─── Records to use ───

$ cat config.mk
export PLATFORM = sky130hd
export DESIGN_NAME = rfft_loader
export DESIGN_NICKNAME = d
export VERILOG_FILES = /design/src/rtl/rfft_pkg.sv /design/src/rtl/rfft_loader_buf.sv /design/src/rtl/rfft_loader.sv
export SDC_FILE = /design/constraint.sdc
export NUM_CORES = 2
export LEC_CHECK = 0
export BUFFER_PORTS_ARGS = -buffer_cell sky130_fd_sc_hd__buf_4
export CAP_MARGIN = 25
export CORE_ASPECT_RATIO = 1.4
export CORE_UTILIZATION = 50
export DETAILED_ROUTE_END_ITERATION = 8
export PLACE_DENSITY_LB_ADDON = 0.15
export SETUP_SLACK_MARGIN = 0.1
export SYNTH_ARGS = -nofsm -noshare
export SYNTH_HDL_FRONTEND = slang
export SYNTH_HIERARCHICAL = 1
export SYNTH_SLANG_ARGS = --single-unit
$ cat constraint.sdc
create_clock -name Clk -period 7.6 [get_ports Clk]
set_input_delay 0.38 -clock Clk [delete_from_list [all_inputs] [get_ports Clk]]
set_output_delay 0.38 -clock Clk [all_outputs]
set_load 0.01 [all_outputs]
$ cat src/rtl/rfft_pkg.sv
// Shared constants and FSM encoding for the RFFT input loader.
package rfft_pkg;
  localparam int WIDTH = 16;
  localparam int NPTS  = 256;
  localparam int LANES = 4;
  localparam int DEPTH = 64;
  localparam int AW    = $clog2(DEPTH);

  typedef enum logic [1:0] {LOAD, RUN, HOLD} state_t;
endpackage

$ cat src/rtl/rfft_loader_buf.sv
// Staging banks for lanes 0..2: one write port (bank + address), and a
// registered read that fetches the same address from every bank at once.
module rfft_loader_buf #(
  parameter int WIDTH = rfft_pkg::WIDTH
) (
  input  logic                                     Clk,
  input  logic                                     Reset,
  input  logic                                     Wr_en,
  input  logic [1:0]                               Wr_bank,
  input  logic [rfft_pkg::AW-1:0]                  Wr_addr,
  input  logic [WIDTH-1:0]                         Wr_data,
  input  logic                                     Rd_en,
  input  logic [rfft_pkg::AW-1:0]                  Rd_addr,
  output logic [rfft_pkg::LANES-2:0][WIDTH-1:0]    Rd_data
);
  import rfft_pkg::*;

  for (genvar b = 0; b < LANES-1; b++) begin : g_bank
    logic [WIDTH-1:0] mem [DEPTH];
    logic [WIDTH-1:0] rd_q;

    // Bank write; storage is never cleared, only the read register is.
    always_ff @(posedge Clk)
      if (Wr_en && Wr_bank == 2'(b)) mem[Wr_addr] <= Wr_data;

    // Common-address read, one cycle latency.
    always_ff @(posedge Clk or posedge Reset)
      if (Reset)      rd_q <= '0;
      else if (Rd_en) rd_q <= mem[Rd_addr];

    assign Rd_data[b] = rd_q;
  end
endmodule

$ cat src/rtl/rfft_loader.sv
// Streams a 256-sample frame into a 4-lane FFT core. Samples 0..191 are
// parked in three banks; each of samples 192..255 triggers one RAM write
// carrying the three parked lanes plus the live sample as lane 3.
// Optional: define RFFT_LOADER_SCALE_EN to pre-shift every sample right by 2.
module rfft_loader #(
  parameter int WIDTH = rfft_pkg::WIDTH,
  parameter int NPTS  = rfft_pkg::NPTS
) (
  input  logic                     Clk,
  input  logic                     Reset,
  input  logic [WIDTH-1:0]         S_data,
  input  logic                     S_valid,
  output logic                     S_ready,
  output logic [WIDTH-1:0]         Din0,
  output logic [WIDTH-1:0]         Din1,
  output logic [WIDTH-1:0]         Din2,
  output logic [WIDTH-1:0]         Din3,
  output logic [rfft_pkg::AW-1:0]  Addr,
  output logic                     Write,
  output logic                     Input,
  input  logic                     Fft_done,
  input  logic [rfft_pkg::AW-1:0]  Rd_addr,
  output logic                     Res_valid,
  input  logic                     Rd_release
);
  import rfft_pkg::*;

  localparam int NW = $clog2(NPTS);

  state_t                      state, next_state;
  logic [NW-1:0]               n;
  logic [1:0]                  lane;
  logic [AW-1:0]               slot;
  logic [WIDTH-1:0]            sample;
  logic                        accept;
  logic                        live;
  logic                        s_ready_d, write_d, input_d, res_valid_d;
  logic [AW-1:0]               addr_q;
  logic [WIDTH-1:0]            din3_q;
  logic [LANES-2:0][WIDTH-1:0] bank_q;

  assign lane   = n[NW-1 -: 2];
  assign slot   = n[AW-1:0];
  assign accept = S_valid && S_ready && (state == LOAD);
  assign live   = (lane == 2'd3);

`ifdef RFFT_LOADER_SCALE_EN
  assign sample = WIDTH'($signed(S_data) >>> 2);
`else
  assign sample = S_data;
`endif

  rfft_loader_buf #(.WIDTH(WIDTH)) u_buf (
    .Clk     (Clk),
    .Reset   (Reset),
    .Wr_en   (accept && !live),
    .Wr_bank (lane),
    .Wr_addr (slot),
    .Wr_data (sample),
    .Rd_en   (accept && live),
    .Rd_addr (slot),
    .Rd_data (bank_q)
  );

  // State register.
  always_ff @(posedge Clk or posedge Reset)
    if (Reset) state <= LOAD;
    else       state <= next_state;

  // Next state: the write of the last slot closes the frame.
  always_comb begin
    next_state = state;
    case (state)
      LOAD:    if (Write && addr_q == AW'(DEPTH-1)) next_state = RUN;
      RUN:     if (Fft_done)                        next_state = HOLD;
      HOLD:    if (Rd_release)                      next_state = LOAD;
      default:                                      next_state = LOAD;
    endcase
  end

  // Next values of the registered control outputs.
  always_comb begin
    input_d     = (next_state != RUN);
    res_valid_d = (next_state == HOLD);
    write_d     = accept && live;
    s_ready_d   = (next_state == LOAD) && !(accept && n == NW'(NPTS-1));
  end

  // Output registers and sample counter; counter restarts whenever not loading.
  always_ff @(posedge Clk or posedge Reset)
    if (Reset) begin
      S_ready   <= 1'b0;
      Input     <= 1'b1;
      Write     <= 1'b0;
      Res_valid <= 1'b0;
      addr_q    <= '0;
      din3_q    <= '0;
      n         <= '0;
    end else begin
      S_ready   <= s_ready_d;
      Input     <= input_d;
      Write     <= write_d;
      Res_valid <= res_valid_d;
      if (write_d) begin
        addr_q <= slot;
        din3_q <= sample;
      end
      if (state != LOAD) n <= '0;
      else if (accept)   n <= n + 1'b1;
    end

  assign Addr = (state == HOLD) ? Rd_addr : addr_q;
  assign Din0 = bank_q[0];
  assign Din1 = bank_q[1];
  assign Din2 = bank_q[2];
  assign Din3 = din3_q;
endmodule

; ---- Word-level counts from Yosys, hierarchy flattened
; Memory sizes are Yosys's and may differ from the RTL's. A register that Yosys moved wholly into a read port is not among the register bits.
; Cells that the tools add are included.
[word_totals]
n_memories = 3
ramBits = 3072
elab_cells = 51
ff_bits = 36
latchBits = 0
rom_bits = 0
[memory_table]
columns = memory, depth, word_bits, rd, rd_ports_with_merged_regs, wr, line_no
row1 = u_buf.g_bank[0].mem, 64, 16, 1, 1, 1, rfft_loader_buf.sv:19  ; logic [WIDTH-1:0] mem [DEPTH];
row2 = u_buf.g_bank[1].mem, 64, 16, 1, 1, 1, rfft_loader_buf.sv:19
row3 = u_buf.g_bank[2].mem, 64, 16, 1, 1, 1, rfft_loader_buf.sv:19
[classes]
reduce_logical = 17
n_shift = 0
eq_ne = 9
bitwise = 0
add_sub_neg = 1
mul = 0
n_lt_le_gt_ge = 0
muxes = 13
n_div = 0
[op_table]
columns = operator, n
row1 = 8-bit 2-to-1 mux, 2
row2 = 1-bit logical AND, 10
row3 = 8-bit by 1-bit adder with 8-bit output (second input constant), 1
row4 = 2-bit == test (second input constant), 4
row5 = 8-bit == test (second input constant), 1
row6 = 6-bit == test (second input constant), 1
row7 = 2-bit logical NOT, 3
row8 = 1-bit 2-to-1 mux, 6
row9 = 2-bit 2-to-1 mux, 3
row10 = 6-bit 2-to-1 mux, 1
row11 = 2-bit one-hot mux with 3 select lines, 1
row12 = 2-bit by 1-bit == test with 1-bit output (second input constant), 2
row13 = 2-bit nonzero test, 2
row14 = 1-bit logical NOT, 2
row15 = 2-bit by 1-bit inequality test with 1-bit output (second input constant), 1

; ---- Logic depth before layout (Yosys ltp)
[depth]
depth_word = 6
mapped_depth = 13

; ---- By module
; Netlist, hierarchy kept.
[modules_own_cells]
columns = mod, cells_per_inst, area_each_um2, n_inst
row1 = rfft_loader_buf, 6117, 121185.0, 1
row2 = rfft_loader, 132, 1632.8, 1

; ---- Least setup slack after synthesis
; OpenSTA, ideal clock, no wires.
[synth_path]
path_type = register to register
start = register S_ready
end = memory u_buf.g_bank[0].mem[0][0], enable pin
t_arrival_ns = 2.354
period_less_slack_ns = 2.742
required_ns = 7.211
stages_incl_launch_ff = 6
path_slack_ns = 4.858
path_cell_list = dfrtp_1 -> nand2_1 -> nor2_1 -> nor3b_1 -> nand2_1 -> nor2_1
[synth_via]
elab_chain_cells = 6
[synth_lines]
columns = element, line_no
row1 = start: declaration, rfft_loader.sv:13  ; output logic S_ready,
row2 = start signal: assignment, rfft_loader.sv:100  ; S_ready <= s_ready_d;
row3 = 1-bit logical AND (2 in series), rfft_loader.sv:44  ; assign accept = S_valid && S_ready && (state == LOAD);
row4 = 1-bit logical AND, rfft_loader.sv:56  ; .Wr_en (accept && !live),
row5 = 1-bit logical AND, rfft_loader_buf.sv:24  ; if (Wr_en && Wr_bank == 2'(b)) mem[Wr_addr] <= Wr_data;
row6 = 1-bit 2-to-1 mux, rfft_loader_buf.sv:24
row7 = 1-bit 2-to-1 mux (not written as such), rfft_loader_buf.sv:24
row8 = end: declaration, rfft_loader_buf.sv:19
; Every way passes these cells.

───

Problem requirements: Reproduce, word for word, the lines of the data from the one that contains "end = memory" to the end, both ends included.

Problem solution:
end = memory u_buf.g_bank[0].mem[0][0], enable pin
t_arrival_ns = 2.354
period_less_slack_ns = 2.742
required_ns = 7.211
stages_incl_launch_ff = 6
path_slack_ns = 4.858
path_cell_list = dfrtp_1 -> nand2_1 -> nor2_1 -> nor3b_1 -> nand2_1 -> nor2_1
[synth_via]
elab_chain_cells = 6
[synth_lines]
columns = element, line_no
row1 = start: declaration, rfft_loader.sv:13  ; output logic S_ready,
row2 = start signal: assignment, rfft_loader.sv:100  ; S_ready <= s_ready_d;
row3 = 1-bit logical AND (2 in series), rfft_loader.sv:44  ; assign accept = S_valid && S_ready && (state == LOAD);
row4 = 1-bit logical AND, rfft_loader.sv:56  ; .Wr_en (accept && !live),
row5 = 1-bit logical AND, rfft_loader_buf.sv:24  ; if (Wr_en && Wr_bank == 2'(b)) mem[Wr_addr] <= Wr_data;
row6 = 1-bit 2-to-1 mux, rfft_loader_buf.sv:24
row7 = 1-bit 2-to-1 mux (not written as such), rfft_loader_buf.sv:24
row8 = end: declaration, rfft_loader_buf.sv:19
; Every way passes these cells.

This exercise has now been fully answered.